Click ‘Like’ All Over the Gonzo Social-Media Video-Art Feature “Like Me”
I once read a treatment for a music video proposed by some experimental filmmakers. Their work seemed to defy words, so in the description, they simply wrote: “Never boring! Always interesting!” This is how I might partially sum up Robert Mockler’s directorial debut, Like Me, a vomit of color, sound, strobes and milk — milk? Yes, milk — centered on a young woman, Kiya (Addison Timlin), who becomes addicted to the thrill of recording people humiliating themselves and then uploading the videos to her website.
Mockler seems to be striving for profound revelations about human connection (or lack thereof) in the digital age, but in a fiction that kind of meaning best comes from character rather than circumstance. (See: Ingrid Goes West). Still, Timlin so fully embodies the role of the sociopathic Kiya that this often-gruesome buffet of wild imagery bathed in hot pink impresses even with a thin, nearly nonexistent story. And Mockler’s and Jessalyn Abbott’s artfully chaotic editing style, full of ultra-slow dissolves, double exposures and scrubbed footage playing forward and backward in time like the image is possessed, elevates Like Me to video art.
Timlin showed up on screen like a fresh breath of air in Zach Clark’s Little Sister, one of the highlights of 2016. There she played a meek nun; here, she vibrates with anxiety. In the opening scene, Kiya dons a mask and holds up a drive-through convenience store — not to steal money or goods but to bring the cashier to his emotional breaking point on camera. Imagine a Winona Ryder circa 1994 type huffing with excitement as she peels out in the parking lot, the look of shock crossing her face blossoming into a tenuous smile.
Of course, within hours that video draws more than 2 million views and a horde of response videos — that’s how the internet works in movies. Mockler cuts these unnervingly realistic videos into the narrative in quick succession, so it feels like random people are commenting on and critiquing the metanarrative of the film as it unfolds.

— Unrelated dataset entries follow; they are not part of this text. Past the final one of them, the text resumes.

Source: an optimization exercise on an open RTL-to-GDS flow (aim: small area, a short achievable clock period and few clock cycles per item). Production flows keep margins and buffers that such runs may drop. RTL that was checked went through simulation tests only; none was proved equivalent to the original. Function not checked in runs 2 and 5: the RTL went through the layout flow alone. Power figures rest on the tool's default switching activity, not on a simulated workload.

==> design/flow/design.v <==
module ras_strip_enc #(
    parameter MAXW = 32                  
) (
    input  wire        clk,
    input  wire        rst,              
    input  wire        in_valid,
    output wire        in_ready,
    input  wire [15:0] in_data,          
    input  wire        in_sof,           
    input  wire        in_eof,           
    input  wire [4:0]  cfg_depth,        
    input  wire        cfg_mosaic,       
    input  wire [5:0]  cfg_width,        
    output wire        out_valid,
    input  wire        out_ready,
    output wire [7:0]  out_data,
    output wire        out_last          
);
    localparam ESC = 24;
    reg         adv;                     
    reg         fresh;                   
    reg         rdy;                     
    assign in_ready = rdy;
    always @(posedge clk)
        fresh <= rst;
    integer i;
    reg         v1;
    reg [15:0]  x1r;                     
    reg         sof1, eof1;
    reg [4:0]   depth1;
    reg         mos1;
    reg [5:0]   w1;
    reg [7:0]   hmask1;                  
    reg [5:0]   col1;
    reg [1:0]   row1;                    
    reg         odd1;
    wire        take    = adv & !fresh & in_valid;      
    wire        wrap1   = (col1 + 6'd1 == w1);
    always @(posedge clk) begin
        if (rst)
            v1 <= 1'b0;
        else if (adv)
            v1 <= take;
        if (take) begin
            x1r  <= in_data;
            sof1 <= in_sof;
            eof1 <= in_eof;
            if (in_sof) begin
                depth1 <= cfg_depth;
                mos1   <= cfg_mosaic;
                w1     <= cfg_width;
                for (i = 0; i < 8; i = i + 1)
                    hmask1[i] <= (cfg_depth > i + 8);
                col1   <= 6'd0;
                row1   <= 2'd0;
                odd1   <= 1'b0;
            end else if (wrap1) begin
                col1   <= 6'd0;
                row1   <= (row1 == 2'd2) ? 2'd2 : row1 + 2'd1;
                odd1   <= ~odd1;
            end else begin
                col1   <= col1 + 6'd1;
            end
        end
    end
    wire [15:0] mask1 = {hmask1, 8'hFF};
    wire [15:0] x1    = x1r & mask1;
    wire [6:0]  sw1   = mos1 ? {w1, 1'b0} : {1'b0, w1};
    wire [5:0]  dsel1 = sw1[5:0] - 6'd1;
    wire        sh1   = adv & v1;
    reg  [15:0] seg32 [0:31];
    reg  [15:0] seg16 [0:15];
    reg  [15:0] seg8  [0:7];
    reg  [15:0] seg4  [0:3];
    reg  [15:0] seg2  [0:1];
    reg  [15:0] seg1;
    wire [15:0] o32 = dsel1[5] ? seg32[31] : x1;
    wire [15:0] o16 = dsel1[4] ? seg16[15] : o32;
    wire [15:0] o8  = dsel1[3] ? seg8[7]   : o16;
    wire [15:0] o4  = dsel1[2] ? seg4[3]   : o8;
    wire [15:0] o2  = dsel1[1] ? seg2[1]   : o4;
    reg  [6:0]  osel;
    wire [5:0]  wm1 = cfg_width - 6'd1;
    always @(posedge clk) begin
        if (take && in_sof) begin
            osel[0] <= cfg_mosaic || wm1[0];
            osel[1] <= !cfg_mosaic && wm1[1:0] == 2'b10;
            osel[2] <= !cfg_mosaic && wm1[2:0] == 3'b100;
            osel[3] <= !cfg_mosaic && wm1[3:0] == 4'b1000;
            osel[4] <= !cfg_mosaic && wm1[4:0] == 5'b10000;
            osel[5] <= !cfg_mosaic && wm1[5:0] == 6'b100000;
            osel[6] <= !cfg_mosaic && wm1[5:0] == 6'b000000;
        end
    end
    wire [15:0] bn = ({16{osel[0]}} & seg1)      | ({16{osel[1]}} & seg2[1])
                   | ({16{osel[2]}} & seg4[3])   | ({16{osel[3]}} & seg8[7])
                   | ({16{osel[4]}} & seg16[15]) | ({16{osel[5]}} & seg32[31])
                   | ({16{osel[6]}} & x1);
    reg  [15:0] na1, nb1, left1, up1;
    reg         altb1;                   
    reg  [16:0] ad1, bd1;                
    wire [15:0] an = mos1 ? left1 : x1;
    wire [15:0] dn = mos1 ? up1 : nb1;
    always @(posedge clk) begin
        if (sh1) begin
            seg32[0] <= x1;
            for (i = 1; i < 32; i = i + 1)
                seg32[i] <= seg32[i - 1];
            seg16[0] <= o32;
            for (i = 1; i < 16; i = i + 1)
                seg16[i] <= seg16[i - 1];
            seg8[0] <= o16;
            for (i = 1; i < 8; i = i + 1)
                seg8[i] <= seg8[i - 1];
            seg4[0] <= o8;
            for (i = 1; i < 4; i = i + 1)
                seg4[i] <= seg4[i - 1];
            seg2[0] <= o4;
            seg2[1] <= seg2[0];
            seg1    <= o2;
            left1 <= x1;
            up1   <= nb1;
            na1   <= an;
            nb1   <= bn;
            altb1 <= an < bn;
            ad1   <= {1'b0, an} - {1'b0, dn};
            bd1   <= {1'b0, bn} - {1'b0, dn};
        end
    end
    wire [1:0]  st1  = mos1 ? 2'd2 : 2'd1;
    wire        top1 = row1 < st1;
    wire        lft1 = col1 < {4'd0, st1};
    wire [15:0] e_a   = x1r - na1;
    wire [15:0] e_b   = x1r - nb1;
    wire [15:0] med_s = x1r ^ ~na1 ^ ~bd1[15:0];
    wire [15:0] med_c = (x1r & ~na1) | (x1r & ~bd1[15:0]) | (~na1 & ~bd1[15:0]);
    wire [15:0] e_med = med_s + {med_c[14:0], 1'b1} + 16'd1;
    wire [15:0] msbh1 = mask1 & ~{1'b0, mask1[15:1]};    
    wire [15:0] e_h   = x1r ^ msbh1;                     
    wire        sa1   = ad1[16];                         
    wire        sb1   = bd1[16];                         
    wire        dgea1 = sa1 || ad1[15:0] == 16'd0;       
    wire        dgeb1 = sb1 || bd1[15:0] == 16'd0;       
    reg  [15:0] e1;
    always @(*) begin
        if (top1 && lft1)
            e1 = e_h;
        else if (top1)
            e1 = e_a;
        else if (lft1)
            e1 = e_b;
        else if (dgea1 && dgeb1)
            e1 = altb1 ? e_a : e_b;          
        else if (!sa1 && !sb1)
            e1 = altb1 ? e_b : e_a;          
        else
            e1 = e_med;                      
    end
    wire        flat1 = top1 | lft1;
    wire [16:0] g1    = {1'b0, ad1[15:0] ^ {16{sa1}}} + {1'b0, bd1[15:0] ^ {16{sb1}}}
                      + {15'd0, sa1} + {15'd0, sb1};
    reg  [3:0]  gclass1;
    always @(*) begin
        gclass1 = 4'd0;
        for (i = 0; i < 17; i = i + 1)
            if (g1[i])
                gclass1 = (i >= 14) ? 4'd15 : i + 1;
        if (flat1)
            gclass1 = 4'd0;
    end
    wire [1:0]  colour1 = mos1 ? {odd1, col1[0]} : 2'd0;
    wire [5:0]  ctx1    = {colour1, gclass1};
    reg         v2, sof2, eof2;
    reg [15:0]  e2;
    reg [5:0]   ctx2;
    reg [4:0]   depth2;
    always @(posedge clk) begin
        if (rst)
            v2 <= 1'b0;
        else if (adv)
            v2 <= v1;
        if (adv) begin
            sof2   <= sof1;
            eof2   <= eof1;
            e2     <= e1;
            ctx2   <= ctx1;
            depth2 <= depth1;
        end
    end
    reg  [15:0] mask2;                   
    always @(*)
        for (i = 0; i < 16; i = i + 1)
            mask2[i] = (i < 8) || (depth2 > i);
    wire [15:0] msbh2 = mask2 & ~{1'b0, mask2[15:1]};    
    wire        neg2  = |(e2 & msbh2);
    wire [15:0] m2    = ({e2[14:0], 1'b0} ^ {16{neg2}}) & mask2;
    reg  [21:0] ctx_a [0:63];
    reg  [5:0]  ctx_n [0:63];            
    reg  [63:0] ctx_v;                   
    wire [63:0] ctxh2 = 64'd1 << ctx2;   
    reg  [21:0] rda2;
    reg  [5:0]  rdn2;
    always @(*) begin
        rda2 = 22'd0;
        rdn2 = 6'd0;
        for (i = 0; i < 64; i = i + 1) begin
            rda2 = rda2 | ({22{ctxh2[i]}} & ctx_a[i]);
            rdn2 = rdn2 | ({6{ctxh2[i]}} & ctx_n[i]);
        end
    end
    reg         v3, eof3;
    reg [21:0]  a3;
    reg [5:0]   n3;
    reg         half3;                   
    reg [15:0]  m3;
    reg [5:0]   ctx3;
    reg [4:0]   depth3;
    wire [22:0] asum3   = {1'b0, a3} + {7'd0, m3} + {22'd0, half3};
    wire [21:0] anew3   = half3 ? asum3[22:1] : asum3[21:0];
    wire [5:0]  nnew3   = half3 ? 6'd32 : n3 + 6'd1;
    wire        fwd2    = v3 && !sof2 && (ctx3 == ctx2);
    wire        hit2    = |(ctx_v & ctxh2) && !sof2;
    wire [21:0] ainit2  = 22'd1 << (depth2 - 5'd6);
    wire [21:0] ard2    = fwd2 ? anew3 : (hit2 ? rda2 : ainit2);
    wire [5:0]  nrd2    = fwd2 ? nnew3 : (hit2 ? rdn2 : 6'd1);
    always @(posedge clk) begin
        if (rst)
            v3 <= 1'b0;
        else if (adv)
            v3 <= v2;
        if (adv) begin
            eof3   <= eof2;
            a3     <= ard2;
            n3     <= nrd2;
            half3  <= (nrd2 == 6'd63);
            m3     <= m2;
            ctx3   <= ctx2;
            depth3 <= depth2;
        end
        if (adv && v3) begin
            ctx_a[ctx3] <= anew3;
            ctx_n[ctx3] <= nnew3;
        end
        if (adv && v2 && sof2)
            ctx_v <= 64'd0;
        else if (adv && v3)
            ctx_v[ctx3] <= 1'b1;
    end
    reg  [15:0] t3;
    reg  [5:0]  lo3;
    always @(*) begin
        for (i = 0; i < 16; i = i + 1) begin
            lo3   = a3 >> i;
            t3[i] = (i < depth3) && ((a3 >> (i + 6)) != 0 || lo3 > n3
                    || (lo3 == n3 && (a3 & ((22'd1 << i) - 22'd1)) != 0));
        end
    end
    wire [4:0]  k3;
    assign k3[4] = t3[15];
    assign k3[3] = t3[7] & ~t3[15];
    assign k3[2] = (t3[3] & ~t3[7]) | (t3[11] & ~t3[15]);
    assign k3[1] = (t3[1] & ~t3[3]) | (t3[5] & ~t3[7]) | (t3[9] & ~t3[11])
                 | (t3[13] & ~t3[15]);
    assign k3[0] = (t3[0] & ~t3[1]) | (t3[2] & ~t3[3]) | (t3[4] & ~t3[5])
                 | (t3[6] & ~t3[7]) | (t3[8] & ~t3[9]) | (t3[10] & ~t3[11])
                 | (t3[12] & ~t3[13]) | (t3[14] & ~t3[15]);
    reg         esc3;
    reg  [4:0]  q3;
    reg  [20:0] mx3;
    always @(*) begin
        esc3 = 1'b0;
        q3   = 5'd0;
        mx3  = {5'd0, m3};
        for (i = 0; i <= 16; i = i + 1)
            if ((i == 0 || t3[i - 1]) && (i == 16 || !t3[i])) begin
                if ({8'd0, m3} >= (ESC << i))
                    esc3 = 1'b1;
                q3 = q3 | mx3[i +: 5];
            end
    end
    reg         v4, eof4, esc4;
    reg [15:0]  m4;
    reg [4:0]   kk4, q4;                 
    always @(posedge clk) begin
        if (rst)
            v4 <= 1'b0;
        else if (adv)
            v4 <= v3;
        if (adv) begin
            eof4   <= eof3;
            esc4   <= esc3;
            m4     <= m3;
            kk4    <= esc3 ? depth3 : k3;
            q4     <= q3;
        end
    end
    wire [15:0] field4 = m4 << (5'd16 - kk4);               
    wire [4:0]  qe4    = esc4 ? 5'd24 : q4;
    wire [4:0]  fsh4   = esc4 ? 5'd24 : q4 + 5'd1;
    wire [5:0]  len4   = {1'b0, fsh4} + {1'b0, kk4};
    wire [39:0] ones4  = ~({40{1'b1}} >> qe4);
    wire [39:0] code4  = ones4 | ({field4, 24'd0} >> fsh4);
    reg         v5, eof5;
    reg [39:0]  code5;
    reg [5:0]   len5;
    always @(posedge clk) begin
        if (rst)
            v5 <= 1'b0;
        else if (adv)
            v5 <= v4;
        if (adv) begin
            eof5  <= eof4;
            code5 <= code4;
            len5  <= len4;
        end
    end
    reg  [63:0] acc;
    reg  [6:0]  occ;
    reg  [7:0]  lastf;
    reg         ge8;                     
    wire        push   = ge8 && out_ready;
    wire        app    = adv && v5;
    wire [63:0] acc_a  = app ? (acc | ({code5, 24'd0} >> occ[4:0])) : acc;
    wire [6:0]  occ_a  = occ + (app ? {1'b0, len5} : 7'd0);
    wire [6:0]  occ_r  = (app && eof5) ? {occ_a[6:3] + {3'd0, occ_a[2:0] != 3'd0}, 3'd0}
                                       : occ_a;
    wire [2:0]  lidx   = occ_r[5:3] - 3'd1;
    wire [7:0]  lst_a  = (app && eof5) ? (lastf | (8'd1 << lidx)) : lastf;
    wire        fit_n  = push ? (occ_r <= 7'd32) : (occ_r <= 7'd24);
    always @(posedge clk) begin
        if (rst) begin
            acc   <= 64'd0;
            occ   <= 7'd0;
            ge8   <= 1'b0;
            lastf <= 8'd0;
            adv   <= 1'b1;
            rdy   <= 1'b0;
        end else begin
            acc   <= push ? {acc_a[55:0], 8'd0} : acc_a;
            occ   <= push ? occ_r - 7'd8 : occ_r;
            ge8   <= push ? (occ_r >= 7'd16) : (occ_r >= 7'd8);
            lastf <= push ? {1'b0, lst_a[7:1]} : lst_a;
            adv   <= fit_n;
            rdy   <= fit_n;
        end
    end
    assign out_valid = ge8;
    assign out_data  = acc[63:56];
    assign out_last  = lastf[0];
endmodule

Most say inane things like, “This dude pissed himself!” and “Kudos to that girl” or “She should be ashamed of herself” with detached amusement. But one king of YouTube, aka Burt Walden (Ian Nelson), pops up with multiple videos instructing Kiya, the “attention-starved whorebag,” to slit her wrists, using the exact hyper-vocabulary that real-life MRA trolls adopt to feign intellectual superiority.
Cruelty begets worse cruelty. Kiya kidnaps an equally despicable motel owner, Marshall (Larry Fessenden), and records an assault of her forcing cereal and milk — there it is! — down his throat.; Burt goads her into tormenting the man to even more violent extremes to prove herself worthy of her newfound internet stardom. If this film succeeds in revealing anything about modern life, it’s that the ubiquitous dudes of the internet who message women death threats more often than they brush their teeth are cowards who will forever demand more and worse — and then move the goalposts again and again to keep women barred from their fabricated worlds. Kiya is a formidable opponent for Burt, leaning into a maniacal nihilism that Timlin sells with terrifying zeal. It’s a wonder she hasn’t been snatched up for a big-budget drama somewhere, because it’s a rare talent who can play a whimsical nun and a terrifying, Lair of the White Worm–weird villain with equal believability.